_Assignment:_ From the first line to the last, reproduce the records exactly.

*** Opening Source material ***

==> src/rtl/lbd_cmd_fifo.sv <==
module lbd_cmd_fifo (
    input  logic          i_clk,
    input  logic          i_rst_n,
    input  logic          i_push,
    input  lbd_pkg::t_cmd i_cmd,
    output logic          o_full,
    output logic          o_valid,
    output lbd_pkg::t_cmd o_cmd,
    input  logic          i_pop
);
    import lbd_pkg::*;

    t_cmd                r_slot [QUEUE_DEPTH];
    logic [QUEUE_AW-1:0] r_wr_ptr;
    logic [QUEUE_AW-1:0] r_rd_ptr;
    logic [QUEUE_AW:0]   r_fill;

    assign o_full  = (r_fill == (QUEUE_AW+1)'(QUEUE_DEPTH));
    assign o_valid = (r_fill != '0);
    assign o_cmd   = r_slot[r_rd_ptr];

    always_ff @(posedge i_clk) begin
        if (i_push) begin
            r_slot[r_wr_ptr] <= i_cmd;
        end
    end

    always_ff @(posedge i_clk) begin
        if (!i_rst_n) begin
            r_wr_ptr <= '0;
            r_rd_ptr <= '0;
            r_fill   <= '0;
        end else begin
            if (i_push) begin
                r_wr_ptr <= r_wr_ptr + QUEUE_AW'(1);
            end
            if (i_pop) begin
                r_rd_ptr <= r_rd_ptr + QUEUE_AW'(1);
            end
            if (i_push && !i_pop) begin
                r_fill <= r_fill + (QUEUE_AW+1)'(1);
            end else if (!i_push && i_pop) begin
                r_fill <= r_fill - (QUEUE_AW+1)'(1);
            end
        end
    end

    a_no_overflow: assert property (@(posedge i_clk) disable iff (!i_rst_n)
        !(i_push && o_full && !i_pop))
        else $error("command queue overflow");

    a_no_underflow: assert property (@(posedge i_clk) disable iff (!i_rst_n)
        !(i_pop && !o_valid))
        else $error("command queue underflow");

endmodule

*** Closing Source material ***

_Reply to the task:_
==> src/rtl/lbd_cmd_fifo.sv <==
module lbd_cmd_fifo (
    input  logic          i_clk,
    input  logic          i_rst_n,
    input  logic          i_push,
    input  lbd_pkg::t_cmd i_cmd,
    output logic          o_full,
    output logic          o_valid,
    output lbd_pkg::t_cmd o_cmd,
    input  logic          i_pop
);
    import lbd_pkg::*;

    t_cmd                r_slot [QUEUE_DEPTH];
    logic [QUEUE_AW-1:0] r_wr_ptr;
    logic [QUEUE_AW-1:0] r_rd_ptr;
    logic [QUEUE_AW:0]   r_fill;

    assign o_full  = (r_fill == (QUEUE_AW+1)'(QUEUE_DEPTH));
    assign o_valid = (r_fill != '0);
    assign o_cmd   = r_slot[r_rd_ptr];

    always_ff @(posedge i_clk) begin
        if (i_push) begin
            r_slot[r_wr_ptr] <= i_cmd;
        end
    end

    always_ff @(posedge i_clk) begin
        if (!i_rst_n) begin
            r_wr_ptr <= '0;
            r_rd_ptr <= '0;
            r_fill   <= '0;
        end else begin
            if (i_push) begin
                r_wr_ptr <= r_wr_ptr + QUEUE_AW'(1);
            end
            if (i_pop) begin
                r_rd_ptr <= r_rd_ptr + QUEUE_AW'(1);
            end
            if (i_push && !i_pop) begin
                r_fill <= r_fill + (QUEUE_AW+1)'(1);
            end else if (!i_push && i_pop) begin
                r_fill <= r_fill - (QUEUE_AW+1)'(1);
            end
        end
    end

    a_no_overflow: assert property (@(posedge i_clk) disable iff (!i_rst_n)
        !(i_push && o_full && !i_pop))
        else $error("command queue overflow");

    a_no_underflow: assert property (@(posedge i_clk) disable iff (!i_rst_n)
        !(i_pop && !o_valid))
        else $error("command queue underflow");

endmodule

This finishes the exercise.